### INFORMATION SHOWN

::::::::

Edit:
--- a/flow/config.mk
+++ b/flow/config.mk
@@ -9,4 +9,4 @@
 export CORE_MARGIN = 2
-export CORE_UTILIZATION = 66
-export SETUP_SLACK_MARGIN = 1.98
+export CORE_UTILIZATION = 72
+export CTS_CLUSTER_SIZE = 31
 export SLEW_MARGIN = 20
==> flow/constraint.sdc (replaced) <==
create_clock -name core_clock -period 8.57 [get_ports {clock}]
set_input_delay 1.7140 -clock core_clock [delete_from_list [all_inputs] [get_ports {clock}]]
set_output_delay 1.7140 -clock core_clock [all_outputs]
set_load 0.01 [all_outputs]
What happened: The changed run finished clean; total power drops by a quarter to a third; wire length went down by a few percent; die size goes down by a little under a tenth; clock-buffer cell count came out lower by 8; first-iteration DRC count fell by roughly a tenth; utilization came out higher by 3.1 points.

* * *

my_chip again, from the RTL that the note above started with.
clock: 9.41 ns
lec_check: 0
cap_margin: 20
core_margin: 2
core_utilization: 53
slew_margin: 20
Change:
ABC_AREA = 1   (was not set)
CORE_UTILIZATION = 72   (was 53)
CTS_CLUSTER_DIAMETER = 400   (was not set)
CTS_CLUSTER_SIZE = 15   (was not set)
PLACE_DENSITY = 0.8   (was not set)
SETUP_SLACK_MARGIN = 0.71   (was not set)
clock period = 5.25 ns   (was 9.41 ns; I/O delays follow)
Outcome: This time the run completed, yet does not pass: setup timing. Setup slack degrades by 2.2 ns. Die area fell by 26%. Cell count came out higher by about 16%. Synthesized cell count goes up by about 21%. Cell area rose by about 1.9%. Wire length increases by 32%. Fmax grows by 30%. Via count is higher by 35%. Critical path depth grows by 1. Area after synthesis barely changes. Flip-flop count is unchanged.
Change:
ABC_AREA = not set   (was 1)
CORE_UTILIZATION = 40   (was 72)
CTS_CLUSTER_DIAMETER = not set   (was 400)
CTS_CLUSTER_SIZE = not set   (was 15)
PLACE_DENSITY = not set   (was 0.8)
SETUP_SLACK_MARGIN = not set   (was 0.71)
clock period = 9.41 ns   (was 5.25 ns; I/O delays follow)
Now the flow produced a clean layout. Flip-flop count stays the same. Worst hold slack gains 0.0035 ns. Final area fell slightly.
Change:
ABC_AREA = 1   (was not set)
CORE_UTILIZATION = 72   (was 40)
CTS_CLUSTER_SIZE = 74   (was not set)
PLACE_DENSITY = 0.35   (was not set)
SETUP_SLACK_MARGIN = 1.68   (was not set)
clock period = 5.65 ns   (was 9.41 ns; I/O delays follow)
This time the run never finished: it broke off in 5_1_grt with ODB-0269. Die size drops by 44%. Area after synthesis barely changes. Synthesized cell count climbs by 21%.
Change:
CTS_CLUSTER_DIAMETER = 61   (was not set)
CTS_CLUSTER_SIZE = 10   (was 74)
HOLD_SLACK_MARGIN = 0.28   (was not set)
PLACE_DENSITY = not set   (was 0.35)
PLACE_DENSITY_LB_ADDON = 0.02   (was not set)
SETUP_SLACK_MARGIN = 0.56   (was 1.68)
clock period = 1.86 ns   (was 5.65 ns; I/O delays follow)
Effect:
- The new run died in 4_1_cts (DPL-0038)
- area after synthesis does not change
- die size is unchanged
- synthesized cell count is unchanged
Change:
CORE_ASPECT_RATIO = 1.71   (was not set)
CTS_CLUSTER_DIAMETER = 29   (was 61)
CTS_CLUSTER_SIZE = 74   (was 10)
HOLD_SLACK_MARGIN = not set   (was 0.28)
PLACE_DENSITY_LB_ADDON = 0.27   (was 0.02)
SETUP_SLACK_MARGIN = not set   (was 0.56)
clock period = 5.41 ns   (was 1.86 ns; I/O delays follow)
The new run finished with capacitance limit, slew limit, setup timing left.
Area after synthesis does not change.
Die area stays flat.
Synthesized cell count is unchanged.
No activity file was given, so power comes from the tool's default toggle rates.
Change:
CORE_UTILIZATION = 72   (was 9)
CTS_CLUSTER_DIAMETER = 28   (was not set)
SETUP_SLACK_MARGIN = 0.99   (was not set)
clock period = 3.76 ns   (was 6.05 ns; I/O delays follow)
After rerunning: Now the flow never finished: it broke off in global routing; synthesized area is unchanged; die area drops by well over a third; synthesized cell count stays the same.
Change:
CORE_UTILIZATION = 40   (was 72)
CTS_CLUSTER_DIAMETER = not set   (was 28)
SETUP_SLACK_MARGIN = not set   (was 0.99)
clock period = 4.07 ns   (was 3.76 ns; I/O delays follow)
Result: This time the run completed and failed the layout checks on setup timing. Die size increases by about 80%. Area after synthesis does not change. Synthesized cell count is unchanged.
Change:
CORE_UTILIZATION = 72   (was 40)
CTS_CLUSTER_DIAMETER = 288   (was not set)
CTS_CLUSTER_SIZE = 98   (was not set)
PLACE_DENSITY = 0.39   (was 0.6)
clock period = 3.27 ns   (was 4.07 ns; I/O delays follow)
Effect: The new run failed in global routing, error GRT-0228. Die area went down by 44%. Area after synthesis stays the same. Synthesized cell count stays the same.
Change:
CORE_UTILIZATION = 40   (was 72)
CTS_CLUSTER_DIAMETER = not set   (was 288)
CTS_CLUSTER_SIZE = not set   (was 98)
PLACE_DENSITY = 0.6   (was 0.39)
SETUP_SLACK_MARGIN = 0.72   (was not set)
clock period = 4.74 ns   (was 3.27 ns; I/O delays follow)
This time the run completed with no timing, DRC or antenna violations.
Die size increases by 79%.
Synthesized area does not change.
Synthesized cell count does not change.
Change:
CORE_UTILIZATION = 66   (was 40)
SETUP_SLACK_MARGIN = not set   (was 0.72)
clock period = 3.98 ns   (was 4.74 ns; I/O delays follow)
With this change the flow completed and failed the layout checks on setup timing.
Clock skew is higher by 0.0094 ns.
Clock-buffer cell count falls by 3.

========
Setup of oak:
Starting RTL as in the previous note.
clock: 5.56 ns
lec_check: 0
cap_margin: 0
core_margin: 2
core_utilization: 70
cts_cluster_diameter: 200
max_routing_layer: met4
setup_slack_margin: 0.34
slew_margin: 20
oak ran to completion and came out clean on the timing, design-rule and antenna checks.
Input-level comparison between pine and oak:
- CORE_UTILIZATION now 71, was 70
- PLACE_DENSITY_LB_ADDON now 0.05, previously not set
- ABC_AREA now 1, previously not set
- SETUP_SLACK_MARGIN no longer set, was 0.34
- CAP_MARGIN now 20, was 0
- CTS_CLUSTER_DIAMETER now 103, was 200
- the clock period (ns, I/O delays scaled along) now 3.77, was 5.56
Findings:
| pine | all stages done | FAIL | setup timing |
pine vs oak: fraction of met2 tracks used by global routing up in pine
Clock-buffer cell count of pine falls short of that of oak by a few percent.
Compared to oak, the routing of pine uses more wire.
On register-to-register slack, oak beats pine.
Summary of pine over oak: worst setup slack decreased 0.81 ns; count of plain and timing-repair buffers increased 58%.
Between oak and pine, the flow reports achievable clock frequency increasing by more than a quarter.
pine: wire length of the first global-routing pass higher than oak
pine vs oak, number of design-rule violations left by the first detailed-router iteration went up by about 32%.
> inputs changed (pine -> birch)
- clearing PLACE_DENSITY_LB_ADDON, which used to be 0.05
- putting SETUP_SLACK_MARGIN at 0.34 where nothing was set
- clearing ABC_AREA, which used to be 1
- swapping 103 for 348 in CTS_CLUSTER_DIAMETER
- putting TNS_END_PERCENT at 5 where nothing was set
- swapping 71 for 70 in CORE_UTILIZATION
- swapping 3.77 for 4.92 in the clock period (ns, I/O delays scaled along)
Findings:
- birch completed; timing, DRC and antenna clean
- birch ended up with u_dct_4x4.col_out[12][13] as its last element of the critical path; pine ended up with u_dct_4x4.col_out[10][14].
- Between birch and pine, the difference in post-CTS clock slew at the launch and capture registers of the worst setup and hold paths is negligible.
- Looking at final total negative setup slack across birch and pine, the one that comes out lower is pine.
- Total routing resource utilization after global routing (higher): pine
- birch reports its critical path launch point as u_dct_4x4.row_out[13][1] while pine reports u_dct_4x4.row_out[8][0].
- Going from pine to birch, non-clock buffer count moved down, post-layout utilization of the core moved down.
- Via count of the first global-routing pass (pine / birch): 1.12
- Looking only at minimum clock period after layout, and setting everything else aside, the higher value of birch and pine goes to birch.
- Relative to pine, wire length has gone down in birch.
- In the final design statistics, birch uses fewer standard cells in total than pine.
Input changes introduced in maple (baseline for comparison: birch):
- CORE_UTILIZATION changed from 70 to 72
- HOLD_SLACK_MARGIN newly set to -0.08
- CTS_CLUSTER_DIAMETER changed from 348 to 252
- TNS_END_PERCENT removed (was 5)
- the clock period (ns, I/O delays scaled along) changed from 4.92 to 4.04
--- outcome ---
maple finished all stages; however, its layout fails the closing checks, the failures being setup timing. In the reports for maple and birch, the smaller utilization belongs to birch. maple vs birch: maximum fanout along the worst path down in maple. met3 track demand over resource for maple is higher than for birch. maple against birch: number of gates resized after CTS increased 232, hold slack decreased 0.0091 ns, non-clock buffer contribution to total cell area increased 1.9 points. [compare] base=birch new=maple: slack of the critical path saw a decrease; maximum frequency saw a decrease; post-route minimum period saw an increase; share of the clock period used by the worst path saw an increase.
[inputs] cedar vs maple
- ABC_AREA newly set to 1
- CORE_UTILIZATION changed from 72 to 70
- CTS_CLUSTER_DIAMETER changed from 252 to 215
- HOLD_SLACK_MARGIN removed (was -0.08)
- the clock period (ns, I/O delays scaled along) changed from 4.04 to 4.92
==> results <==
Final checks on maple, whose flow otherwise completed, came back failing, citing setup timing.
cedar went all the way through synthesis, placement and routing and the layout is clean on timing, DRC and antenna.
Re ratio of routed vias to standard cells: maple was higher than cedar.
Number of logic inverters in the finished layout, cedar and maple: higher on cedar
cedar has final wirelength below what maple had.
Design bfp_comp, start of the top module:
module bfp_comp (
    input logic clk,
    input logic rst,
    input logic  [63:0] s_axis_tdata,
    input logic  [ 7:0] s_axis_tkeep,
    input logic s_axis_tvalid,
    input logic s_axis_tlast,
    input logic  [31:0] s_axis_tuser,
    output logic [63:0] m_axis_tdata,
    output logic [ 7:0] m_axis_tkeep,
    output logic m_axis_tvalid,
    output logic m_axis_tlast,
    output logic [31:0] m_axis_tuser,
    input logic  [ 3:0] ctrl_ud_comp_meth,
    input logic  [ 3:0] ctrl_ud_iq_width
);
Size in the first run: ~8,200 cells after synthesis, about 2,300 flip-flops, about 220 I/O pins, ~93,000 µm² of cells after synthesis.
make LEC_CHECK=0 ABC_AREA=1 CAP_MARGIN=20 CORE_MARGIN=5 CORE_UTILIZATION=32 MAX_ROUTING_LAYER=met5 PLACE_DENSITY=0.6 SLEW_MARGIN=20 finish   # period 7.74 ns
run.sh (not shown) runs the stock make flow with config.mk's settings and CLKGATE_MAP_FILE=.
Change:
ABC_AREA = default   (was 1)
CORE_MARGIN = 2   (was 5)
CORE_UTILIZATION = 23   (was 32)
MAX_ROUTING_LAYER = default   (was met5)
PLACE_DENSITY = default   (was 0.6)
clock period = 9.59 ns   (was 7.74 ns; I/O delays follow)
After rerunning: The changed run finished with timing, DRC and antenna clean; routed wire length grows by 9.6%; critical path depth stays the same; power shrinks by 28%; combinational power shrinks by 44%; utilization shrinks by 10 points; first-iteration DRC count grows by 27%; flip-flop count does not change.
Change:
CORE_UTILIZATION = 66   (was 23)
clock period = 4.05 ns   (was 9.59 ns; I/O delays follow)
The new run finished with negative setup slack left.
Clock skew fell by 29 ps.
Critical path depth grows by 2.
Non-clock buffer count goes up by 324.
Wire length drops by a few percent.
Synthesized cell count is unchanged.
Change:
CORE_UTILIZATION = 72   (was 66)
CTS_CLUSTER_DIAMETER = 397   (was default)
CTS_CLUSTER_SIZE = 10   (was default)
TNS_END_PERCENT = 5   (was default)
clock period = 1.94 ns   (was 4.05 ns; I/O delays follow)
The changed run stopped in 5_1_grt with GRT-0116.
Die size shrinks by a little under a tenth.
Area after synthesis is unchanged.
Synthesized cell count is unchanged.

========
try-violet:
bfp_comp again, from the RTL that the note above started with.
Settings: LEC_CHECK=0, ABC_AREA=1, CAP_MARGIN=15, CORE_MARGIN=2, CORE_UTILIZATION=72, CTS_CLUSTER_DIAMETER=215, SETUP_SLACK_MARGIN=-0.32, SLEW_MARGIN=20; clock period 3.36 ns.
try-violet finished all stages; however, its layout fails the closing checks, the failures being negative setup slack.
Changes in try-ember relative to try-violet:
==> flow/config.mk <==
export PLATFORM = sky130hd
export DESIGN_NAME = bfp_comp
export DESIGN_NICKNAME = bfp_comp
export VERILOG_FILES = /design/flow/design.v
export SDC_FILE = /design/flow/constraint.sdc
export NUM_CORES = 4
export LEC_CHECK = 0
export CAP_MARGIN = 20
export CORE_MARGIN = 2
export CORE_UTILIZATION = 40
export SLEW_MARGIN = 20
==> flow/constraint.sdc <==
create_clock -name core_clock -period 5.07 [get_ports {clk}]
set_input_delay 1.0140 -clock core_clock [delete_from_list [all_inputs] [get_ports {clk}]]
set_output_delay 1.0140 -clock core_clock [all_outputs]
set_load 0.01 [all_outputs]
## What came out
try-ember closes out successfully: all stages finished, all timing, DRC and antenna checks passed. Remaining antenna violation count after routing: try-violet vs try-ember identical. | met2 layer usage reported by global route | try-ember vs try-violet | 35 points lower |. Against try-violet as the reference, try-ember delivers a higher sequential share of layout area. sky130_fd_sc_hd__a2111oi_2 as the library cell contributing the largest single delay on the critical path was reported by try-ember, and sky130_fd_sc_hd__o211ai_1 by try-violet.
diff inputs: try-ember => try-maple
diff --git a/flow/config.mk b/flow/config.mk
--- a/flow/config.mk
+++ b/flow/config.mk
@@ -8,4 +8,4 @@
 export CAP_MARGIN = 20
 export CORE_MARGIN = 2
-export CORE_UTILIZATION = 40
+export CORE_UTILIZATION = 62
 export SLEW_MARGIN = 20
==> flow/constraint.sdc <==
create_clock -name core_clock -period 6.06 [get_ports {clk}]
set_input_delay 1.2120 -clock core_clock [delete_from_list [all_inputs] [get_ports {clk}]]
set_output_delay 1.2120 -clock core_clock [all_outputs]
set_load 0.01 [all_outputs]
[summary]
In try-maple the global placement routability congestion turned out about 10% higher than in try-ember. Wire: try-maple routes less than try-ember. According to the power report, total power for try-maple is lower than for try-ember. Against try-ember, try-maple comes in about 1.1% lower on leakage power total. Row clock-buffer cell count: try-maple higher / try-ember lower. try-maple: final instance count without filler cells is about 12% lower than what try-ember reported. try-maple: share of the clock period used by the worst path 4.6 points below try-ember.
==> flow/design.v (excerpt) <==
module MatrixMultUnit(
  input wire reset_n                      ,  
  input wire clk                          ,
  input wire dut_valid                    , 
  output wire dut_ready                   ,
  output wire                           dut__tb__sram_input_write_enable  ,
  output wire [16-1 : 0     ]   dut__tb__sram_input_write_address ,
  output wire [32-1 : 0     ]   dut__tb__sram_input_write_data    ,
  output reg  [16-1 : 0     ]   dut__tb__sram_input_read_address  , 
  input  wire [32-1 : 0     ]   tb__dut__sram_input_read_data     ,     
  output wire                           dut__tb__sram_weight_write_enable  ,
  output wire [16-1 : 0     ]   dut__tb__sram_weight_write_address ,
  output wire [32-1 : 0     ]   dut__tb__sram_weight_write_data    ,
  output reg  [16-1 : 0     ]   dut__tb__sram_weight_read_address  , 
  input  wire [32-1 : 0     ]   tb__dut__sram_weight_read_data     ,     
  output wire                           dut__tb__sram_result_write_enable  ,
  output reg  [16-1 : 0     ]   dut__tb__sram_result_write_address ,
  output wire [32-1 : 0     ]   dut__tb__sram_result_write_data    ,
  output reg  [16-1 : 0     ]   dut__tb__sram_result_read_address  , 
  input  wire [32-1 : 0     ]   tb__dut__sram_result_read_data     ,    
  output wire                           dut__tb__sram_scratchpad_write_enable  ,
  output reg  [16-1 : 0     ]   dut__tb__sram_scratchpad_write_address ,
  output wire [32-1 : 0     ]   dut__tb__sram_scratchpad_write_data    ,
  output reg  [16-1 : 0     ]   dut__tb__sram_scratchpad_read_address  , 
  input  wire [32-1 : 0     ]   tb__dut__sram_scratchpad_read_data  
);
For scale: roughly 8100 cells after synthesis, about 410 flip-flops, roughly 390 I/O pins.
Settings: LEC_CHECK=0, ABC_AREA=1, CAP_MARGIN=20, CORE_MARGIN=2, CORE_UTILIZATION=57, CTS_CLUSTER_DIAMETER=61, CTS_CLUSTER_SIZE=90, GPL_ROUTABILITY_DRIVEN=1, MAX_ROUTING_LAYER=met4, PLACE_DENSITY_LB_ADDON=0.14, SETUP_SLACK_MARGIN=1.78, SLEW_MARGIN=20, TNS_END_PERCENT=100; clock period 6.9 ns.
run.sh (not shown) runs the stock make flow with config.mk's settings and CLKGATE_MAP_FILE=.
Edit:
- CORE_UTILIZATION: 57 -> 71
- CTS_CLUSTER_SIZE: 90 -> 58
- PLACE_DENSITY: not set -> 0.65
- PLACE_DENSITY_LB_ADDON: 0.14 -> not set
Result: The changed run stopped in 5_1_grt (GRT-0116); synthesized cell count stays the same; die size went down by 19%; synthesized area does not change.
==> flow/design.v (excerpt) <==
module calc(
    input clk,  
    input rst_n,  
    input [7:0] num,
    input [2:0] op,
    input start,
    output reg [15:0] result,
    output reg [15:0] display_val,  
    output [2:0] led_op,  
    output reg stop
);
reg [15:0] local_result;
reg local_stop;
localparam ADD = 3'd6;
localparam SUB = 3'd5;
localparam MUL = 3'd4;
localparam DIV = 3'd1;
localparam ENT = 3'd2;
localparam CLR = 3'd3;
reg [15:0] a, b;
reg [2:0] local_op;
assign led_op = local_op;  
wire [15:0] res_add, res_sub, res_mul, res_div;
i16_add u_add(.a(a), .b(b), .valid_in(1'b1), .sum(res_add), .carry_out(), .ready_out());
i16_sub u_sub(.a(a), .b(b), .valid_in(1'b1), .diff(res_sub), .borrow_out(), .ready_out());
i16_mul u_mul(.a(a), .b(b), .valid_in(1'b1), .prod(res_mul), .ready_out());
i16_div u_div(.a(a), .b(b), .valid_in(1'b1), .quot(res_div), .ready_out());
localparam S_INPUT_A = 2'b00;
localparam S_INPUT_B = 2'b01;
reg [2:0] state;
always @(posedge clk) begin
	if (~rst_n) begin
    	local_stop <= 0;
        a <= 0;
        b <= 0;
        local_result <= 0;
        display_val <= 0;
        local_op <= 0;
        state <= S_INPUT_A;
    end else begin
        if (~start&local_stop) begin
        local_stop <= 0;
        end else if (start&~local_stop) begin
            case (state)
            S_INPUT_A: begin
                if (op == CLR) begin
                    a <= 0; b <= 0; display_val <= 0; local_result <= 0; local_op <= 0;
                end else if (op == ADD || op == SUB || op == MUL || op == DIV) begin
                    local_op <= op;
                    b <= 0;
                    state <= S_INPUT_B;
                end else if (op == 0) begin
                    a <= a * 16'd10 + {8'd0, num};
                    display_val <= a * 16'd10 + {8'd0, num};
                end
            end
            S_INPUT_B: begin
                if (op == CLR) begin
                    a <= 0; b <= 0; display_val <= 0; local_result <= 0; local_op <= 0;
                    state <= S_INPUT_A;
                end else if (op == ENT) begin
                    case (local_op)
  ...
make LEC_CHECK=0 ABC_AREA=1 CAP_MARGIN=15 CORE_MARGIN=2 CORE_UTILIZATION=70 CTS_CLUSTER_DIAMETER=214 CTS_CLUSTER_SIZE=60 HOLD_SLACK_MARGIN=-0.09 MAX_ROUTING_LAYER=met5 PLACE_DENSITY=0.6 SETUP_SLACK_MARGIN=-1.07 SLEW_MARGIN=20 finish   # period 37.1 ns
run.sh (not shown) runs the stock make flow with config.mk's settings and CLKGATE_MAP_FILE=.
The baseline finished but fails on negative setup slack.
==> next run, changes <==
ABC_AREA = default   (was 1)
CAP_MARGIN = 20   (was 15)
CORE_UTILIZATION = 40   (was 70)
CTS_CLUSTER_DIAMETER = default   (was 214)
CTS_CLUSTER_SIZE = default   (was 60)
HOLD_SLACK_MARGIN = default   (was -0.09)
MAX_ROUTING_LAYER = default   (was met5)
SETUP_SLACK_MARGIN = default   (was -1.07)
clock period = 55.0 ns   (was 37.1 ns; I/O delays follow)
This time the run finished with timing, DRC and antenna clean.
Die size went up by well over a third.
Setup slack gains 5.5 ns.
Routed wire length went down by a little under a tenth.
Global-route usage is lower by 16 points.
==> next run, changes <==
ABC_AREA = 0   (was default)
CORE_UTILIZATION = 62   (was 40)
CTS_CLUSTER_DIAMETER = 386   (was default)
CTS_CLUSTER_SIZE = 100   (was default)
PLACE_DENSITY = default   (was 0.6)
SLEW_MARGIN = 0   (was 20)
TNS_END_PERCENT = 5   (was default)
After rerunning: Global-route usage goes up by 13 points. Worst hold slack gets worse by 0.0054 ns. Cell count decreases by 7.2%. Clock skew decreases by 0.0046 ns. Area after synthesis is unchanged. Final area drops by about 2.5%. Routed wire length drops by 3.0%. Setup slack got worse by 0.49 ns.
## north
==> flow/design.v <==
module fifo#(parameter DEPTH = 16,
             parameter WIDTH = 16)(
  	input logic clk,
  	input logic rst,
  	input logic push_i,
    input logic [WIDTH-1:0] push_data_i,
  	input logic pop_i,
    output logic [WIDTH-1:0] pop_data_i,
    output logic fifo_full,
    output logic fifo_empty);
  localparam addr_bits = $clog2(DEPTH);
  localparam PUSH_ONLY = 2'b10;
  localparam POP_ONLY = 2'b01;
  localparam PUSH_AND_POP = 2'b11;
  logic [DEPTH-1:0][WIDTH-1:0] mem_queue;
  logic [addr_bits:0] rd_ptr, wr_ptr, nxt_rd_ptr, nxt_wr_ptr;
  logic [addr_bits:0] max_index_ptr, min_index_ptr;
  assign max_index_ptr = {1'b1,{addr_bits{1'b0}}};
  assign min_index_ptr = {addr_bits+1{1'b0}};
  assign fifo_full = (rd_ptr[addr_bits] != wr_ptr[addr_bits] ) && (rd_ptr[addr_bits-1:0] == wr_ptr[addr_bits-1:0] );
  assign fifo_empty = (rd_ptr == wr_ptr);
  assign nxt_rd_ptr = rd_ptr + {{addr_bits{1'b0}},1'b1};
  assign nxt_wr_ptr = wr_ptr + {{addr_bits{1'b0}},1'b1};
  always@(posedge clk) begin
    if (rst) begin
      rd_ptr <= {addr_bits+1{1'b0}};
      wr_ptr <= {addr_bits+1{1'b0}};
    end
    else begin
      case({push_i,pop_i})
        PUSH_ONLY: begin
          mem_queue[wr_ptr[addr_bits-1:0]] <= push_data_i;          
		  wr_ptr <= nxt_wr_ptr;
        end
        POP_ONLY: begin 
          pop_data_i <= mem_queue[rd_ptr[addr_bits-1:0]];
          rd_ptr <= nxt_rd_ptr;
        end
        PUSH_AND_POP: begin
          mem_queue[wr_ptr[addr_bits-1:0]] <= push_data_i;
          pop_data_i <= mem_queue[rd_ptr[addr_bits-1:0]];
          wr_ptr <= nxt_wr_ptr;
          rd_ptr <= nxt_rd_ptr;
        end
      endcase
    end
  end
endmodule
Settings: LEC_CHECK=0, CAP_MARGIN=20, CORE_MARGIN=2, CORE_UTILIZATION=72, CTS_CLUSTER_SIZE=37, SLEW_MARGIN=20; clock period 4.01 ns.
run.sh (not shown) runs the stock make flow with config.mk's settings and CLKGATE_MAP_FILE=.
north: done, clean on timing, DRC and antenna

::::::::

### TASK INSTRUCTIONS
Identify the lines of the data that contain the word "which". Copy each of them.

### EXPECTED ANSWER
- clearing PLACE_DENSITY_LB_ADDON, which used to be 0.05
- clearing ABC_AREA, which used to be 1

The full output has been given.